[SOURCE RECORDS]:
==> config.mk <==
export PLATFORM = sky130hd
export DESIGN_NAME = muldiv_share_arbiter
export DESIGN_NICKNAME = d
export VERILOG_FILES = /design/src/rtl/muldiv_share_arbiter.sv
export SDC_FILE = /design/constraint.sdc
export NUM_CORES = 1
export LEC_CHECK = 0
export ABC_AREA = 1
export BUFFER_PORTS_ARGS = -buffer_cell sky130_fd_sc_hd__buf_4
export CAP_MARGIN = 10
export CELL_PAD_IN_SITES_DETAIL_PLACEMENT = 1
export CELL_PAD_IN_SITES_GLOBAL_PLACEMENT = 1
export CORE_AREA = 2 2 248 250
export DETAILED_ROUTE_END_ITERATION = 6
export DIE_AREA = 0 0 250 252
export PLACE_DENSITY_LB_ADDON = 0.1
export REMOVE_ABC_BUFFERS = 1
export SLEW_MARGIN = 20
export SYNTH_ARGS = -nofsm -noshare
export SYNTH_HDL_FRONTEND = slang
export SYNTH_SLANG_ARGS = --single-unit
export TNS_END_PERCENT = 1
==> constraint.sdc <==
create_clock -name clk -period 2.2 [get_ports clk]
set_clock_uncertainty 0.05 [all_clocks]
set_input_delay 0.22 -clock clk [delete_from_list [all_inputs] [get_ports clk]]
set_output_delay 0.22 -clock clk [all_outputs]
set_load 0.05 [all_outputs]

---

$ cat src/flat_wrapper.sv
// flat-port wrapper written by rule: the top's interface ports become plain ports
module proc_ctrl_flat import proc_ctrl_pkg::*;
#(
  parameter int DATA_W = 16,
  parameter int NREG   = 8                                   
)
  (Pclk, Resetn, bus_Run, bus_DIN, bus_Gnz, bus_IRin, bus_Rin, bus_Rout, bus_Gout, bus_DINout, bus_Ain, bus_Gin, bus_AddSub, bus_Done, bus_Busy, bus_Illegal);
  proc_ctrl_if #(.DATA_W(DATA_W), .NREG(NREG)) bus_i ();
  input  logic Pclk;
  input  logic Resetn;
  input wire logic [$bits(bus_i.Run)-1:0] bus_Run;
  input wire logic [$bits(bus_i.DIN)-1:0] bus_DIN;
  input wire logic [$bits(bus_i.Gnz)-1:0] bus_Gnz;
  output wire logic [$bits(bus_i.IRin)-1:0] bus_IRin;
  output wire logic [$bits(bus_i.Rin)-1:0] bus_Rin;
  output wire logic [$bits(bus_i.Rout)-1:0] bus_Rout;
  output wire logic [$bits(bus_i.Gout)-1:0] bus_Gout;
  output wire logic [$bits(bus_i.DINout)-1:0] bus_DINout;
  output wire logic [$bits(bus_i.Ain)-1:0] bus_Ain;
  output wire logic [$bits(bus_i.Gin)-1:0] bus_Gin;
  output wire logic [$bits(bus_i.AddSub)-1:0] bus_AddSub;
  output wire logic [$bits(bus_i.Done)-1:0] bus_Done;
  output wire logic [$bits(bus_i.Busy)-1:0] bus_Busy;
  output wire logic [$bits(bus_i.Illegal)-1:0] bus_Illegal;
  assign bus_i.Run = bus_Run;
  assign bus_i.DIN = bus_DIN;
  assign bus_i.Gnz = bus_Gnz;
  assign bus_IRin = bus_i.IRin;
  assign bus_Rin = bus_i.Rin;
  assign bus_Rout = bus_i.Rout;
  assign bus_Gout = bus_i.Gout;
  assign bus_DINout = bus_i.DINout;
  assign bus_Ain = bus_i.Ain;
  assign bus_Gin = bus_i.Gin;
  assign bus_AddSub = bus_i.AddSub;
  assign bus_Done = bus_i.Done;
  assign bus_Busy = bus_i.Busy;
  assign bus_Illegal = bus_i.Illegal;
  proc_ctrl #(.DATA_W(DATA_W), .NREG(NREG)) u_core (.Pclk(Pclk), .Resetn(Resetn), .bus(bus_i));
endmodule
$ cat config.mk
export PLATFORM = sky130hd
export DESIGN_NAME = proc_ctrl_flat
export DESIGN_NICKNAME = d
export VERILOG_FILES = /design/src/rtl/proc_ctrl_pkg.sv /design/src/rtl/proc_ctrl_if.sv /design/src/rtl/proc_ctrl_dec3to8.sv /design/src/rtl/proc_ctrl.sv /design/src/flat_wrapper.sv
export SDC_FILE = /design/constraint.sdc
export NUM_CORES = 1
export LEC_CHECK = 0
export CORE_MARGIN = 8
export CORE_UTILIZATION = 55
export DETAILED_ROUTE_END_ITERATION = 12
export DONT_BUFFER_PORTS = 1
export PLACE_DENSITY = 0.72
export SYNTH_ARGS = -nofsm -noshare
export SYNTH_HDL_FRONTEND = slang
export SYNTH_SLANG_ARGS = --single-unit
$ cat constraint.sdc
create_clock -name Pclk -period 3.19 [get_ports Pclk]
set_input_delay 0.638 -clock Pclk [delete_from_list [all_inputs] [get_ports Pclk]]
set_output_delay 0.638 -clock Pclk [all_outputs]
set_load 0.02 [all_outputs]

[WORK TASK]: From the data above, return every line from the line that has "export DESIGN_NAME = muldiv_share_arbiter" up to and including the line that has "export CELL_PAD_IN_SITES_DETAIL_PLACEMENT = 1", exactly.

[RESULT BELOW]:
export DESIGN_NAME = muldiv_share_arbiter
export DESIGN_NICKNAME = d
export VERILOG_FILES = /design/src/rtl/muldiv_share_arbiter.sv
export SDC_FILE = /design/constraint.sdc
export NUM_CORES = 1
export LEC_CHECK = 0
export ABC_AREA = 1
export BUFFER_PORTS_ARGS = -buffer_cell sky130_fd_sc_hd__buf_4
export CAP_MARGIN = 10
export CELL_PAD_IN_SITES_DETAIL_PLACEMENT = 1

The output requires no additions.